I’ve been using WSL for running Linux-only software and it works really well, but there are cases (especially when graphical output is needed) where a native Linux system is required. Lately I’ve taken advantage of the low SSD prices to upgrade my desktop PC from a single 1 TB SATA SSD and 4 TB HDD to two 2 TB Nvme SSDs and a 4 TB SATA SSD. This has freed the 1 TB SSD, the former Windows system disk, for installation of Linux.

Choosing a distribution

Despite all the criticism and ridicule this advertisement caused back in 2004, there is a slight point to it:

I used to be a devoted SuSE/OpenSuSE user, starting with SuSE 6.1 back in 1999. SuSE was probably the #1 distribution in Germany at the time. On my laptop, I used Mandrake, another RPM-based distribution. But on the Sun UltraSPARC 10 that I used as student assistant, Debian was the only option. Debian had and still has a reputation of being for power users only, but it worked just fine and the beauty of a simple apt-get update && apt-get upgrade on the command line was unmatched by the RPM-based distributions.

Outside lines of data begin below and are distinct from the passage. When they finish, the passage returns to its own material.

===== src/tcam_macros.svh =====
`ifndef TCAM_MACROS_SVH
`define TCAM_MACROS_SVH

// search key layout.
`define TCAM_KEY_BITS 144
`define TCAM_FIELD_BITS 2
`define TCAM_FIELD_COUNT 72

// field number as seen on the table write port.
`define TCAM_FIELD_IDX_BITS 7

// entry space.
`define TCAM_ENTRY_COUNT 256
`define TCAM_INDEX_BITS 8

// search strobe to result valid, in cycles.
`define TCAM_PIPE_DEPTH 3

`endif


===== src/tcam_result_pkg.sv =====
`include "tcam_macros.svh"

package tcam_result_pkg;

  typedef logic [`TCAM_ENTRY_COUNT-1:0] match_vec_t; // bit e is entry e.
  typedef logic [`TCAM_INDEX_BITS-1:0] entry_index_t;

endpackage


===== src/match_priority_encoder.sv =====
`timescale 1ns/1ps
`include "tcam_macros.svh"

module match_priority_encoder
  import tcam_result_pkg::*;
(
  input  logic         clk,
  input  logic         rst,
  input  match_vec_t   match_q,
  input  logic         match_valid,
  output logic         result_valid,
  output logic         hit,
  output entry_index_t index,
  output match_vec_t   match_vector
);

  logic         any_d;
  entry_index_t index_d;

  // lowest set bit wins, scanning down so the last assignment is the smallest index.
  always_comb begin
    any_d   = |match_q;
    index_d = '0; // stays 0 on a miss.
    for (int e = `TCAM_ENTRY_COUNT - 1; e >= 0; e--) begin
      if (match_q[e]) begin
        index_d = entry_index_t'(e);
      end
    end
  end

  // result fields hold between searches.
  always_ff @(posedge clk) begin
    if (match_valid) begin
      hit          <= any_d;
      index        <= index_d;
      match_vector <= match_q;
    end
  end

  always_ff @(posedge clk) begin
    if (rst) begin
      result_valid <= 1'b0;
    end else begin
      result_valid <= match_valid;
    end
  end

endmodule


===== config.mk =====
export PLATFORM = sky130hd
export DESIGN_NAME = match_priority_encoder
export DESIGN_NICKNAME = d
export VERILOG_FILES = /design/src/tcam_result_pkg.sv /design/src/match_priority_encoder.sv
export VERILOG_INCLUDE_DIRS = /design/src
export SDC_FILE = /design/constraint.sdc
export NUM_CORES = 1
export LEC_CHECK = 0
export BUFFER_PORTS_ARGS = -buffer_cell sky130_fd_sc_hd__buf_4
export CORE_AREA = 2 2 204 206
export DETAILED_ROUTE_END_ITERATION = 7
export DIE_AREA = 0 0 206 208
export PLACE_DENSITY = 0.63
export SLEW_MARGIN = 10
export SYNTH_ARGS = -nofsm -noshare
export SYNTH_HDL_FRONTEND = slang
export SYNTH_SLANG_ARGS = --single-unit

===== constraint.sdc =====
create_clock -name clk -period 5.16 [get_ports clk]
set_input_delay 0.258 -clock clk [delete_from_list [all_inputs] [get_ports clk]]
set_output_delay 0.258 -clock clk [all_outputs]
set_load 0.01 [all_outputs]

# [Word-level counts from Yosys, hierarchy flattened]
# Cells that the tools add are included.
[op_classes] mux=255 reduce_logical=8
[ops] operator="two-way mux 8 bit" n=128
[ops] operator="two-way mux 7 bit" n=64
[ops] operator="OR reduction 256 bit" n=1
[ops] operator="two-way mux 6 bit" n=32
[ops] operator="OR reduction 128 bit" n=1
[ops] operator="two-way mux 5 bit" n=16
[ops] operator="OR reduction 64 bit" n=1
[ops] operator="two-way mux 4 bit" n=8
[ops] operator="OR reduction 32 bit" n=1
[ops] operator="OR reduction 16 bit" n=1
[ops] operator="two-way mux 3 bit" n=4
[ops] operator="OR reduction 8 bit" n=1
[ops] operator="two-way mux 2 bit" n=2
[ops] operator="OR reduction 4 bit" n=1
[ops] operator="OR reduction 2 bit" n=1
[ops] operator="two-way mux 1 bit" n=1
[totals] ff_bits=266 in_bits=259 output_inout_bits=266 word_cells=274

# [Logic depth before layout (Yosys ltp)]
[depth] depth_word=255 mapped_depth=8 depth_no_buf=8

# [Worst setup path after synthesis]
# OpenSTA, ideal clock, no wires.
[synth_path] path_type="input-to-reg" start="in match_q[252]" end="reg index[6], data pin" setup_time_ns=0.260 arrival_ns=1.841 required_ns=4.900 setup_slack_ns=3.060 cell_stages=8 n_path_buf=0 cell_sequence="or4_1 > nor2_1 > nand3_1 > or3_1 > nor4_2 > nor3_1 > nor3b_1 > nor3b_1"
[synth_via] elab_chain_len=189
[synth_rtl] element="start: declaration" line="match_priority_encoder.sv:9" text="input match_vec_t match_q,"
[synth_rtl] element="two-way mux 8 bit (125 in a row)" line="match_priority_encoder.sv:25" text="if (match_q[e]) begin"
[synth_rtl] element="two-way mux 7 bit (64 in a row)" line="match_priority_encoder.sv:25"
[synth_rtl] element="end signal: assignment" line="match_priority_encoder.sv:35" text="index <= index_d;"
[synth_rtl] element="end: declaration" line="match_priority_encoder.sv:13" text="output entry_index_t index,"
# No other way between the ends.
# A chain may end at the register's enable or synchronous reset.

# [Final worst setup path]
[layout_path] start="in match_q[189]" end="reg index[0], data pin"
[layout_via] elab_chain_len=189
[layout_rtl] element="two-way mux 8 bit (62 in a row)" line="match_priority_encoder.sv:25"
[layout_rtl] element="two-way mux 7 bit (64 in a row)" line="match_priority_encoder.sv:25"
[layout_rtl] element="two-way mux 6 bit (32 in a row)" line="match_priority_encoder.sv:25"
[layout_rtl] element="two-way mux 5 bit (16 in a row)" line="match_priority_encoder.sv:25"
[layout_rtl] element="two-way mux 4 bit (8 in a row)" line="match_priority_encoder.sv:25"
[layout_rtl] element="two-way mux 3 bit (4 in a row)" line="match_priority_encoder.sv:25"
[layout_rtl] element="two-way mux 2 bit (2 in a row)" line="match_priority_encoder.sv:25"
[layout_rtl] element="two-way mux 1 bit" line="match_priority_encoder.sv:25"
# No other way between the ends.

These days, the closest thing to a mainstream or default distribution is Ubuntu. Most software packages and research projects provide installation instructions for Ubuntu, and I use it on WSL and my VMs as well. It is Debian-based and hence offers the same ease of installing and updating software with apt. I’m however not a big fan of the Gnome desktop since I’ve been a KDE user from the very beginning. So this time I chose Kubuntu, which is Ubuntu with the KDE desktop, in version 23.04.

Installation

I downloaded the Kubuntu ISO using Bittorrent and wrote it to a USB stick using balenaEtcher. The one thing you need to think about before installing Linux is where to install it. It is possible to shrink existing Windows partitions (assuming there’s space available), but you can make life easier for yourself by using a dedicated drive. As written above I had a 1 TB SATA SSD available and chose this as installation target. This also means that the GRUB bootloader will be written to this disk. There are then two options to boot either Windows or Linux:

  1. By using the BIOS boot options to choose either the Windows or Linux drive (F8 on my Asus mainboard) – this is the option I took, with the Windows drive being the default, as Windows is what I want most of the time.
  2. By choosing the Linux drive as default in the BIOS, and then using GRUB for choosing Linux or Windows. You can set either as default.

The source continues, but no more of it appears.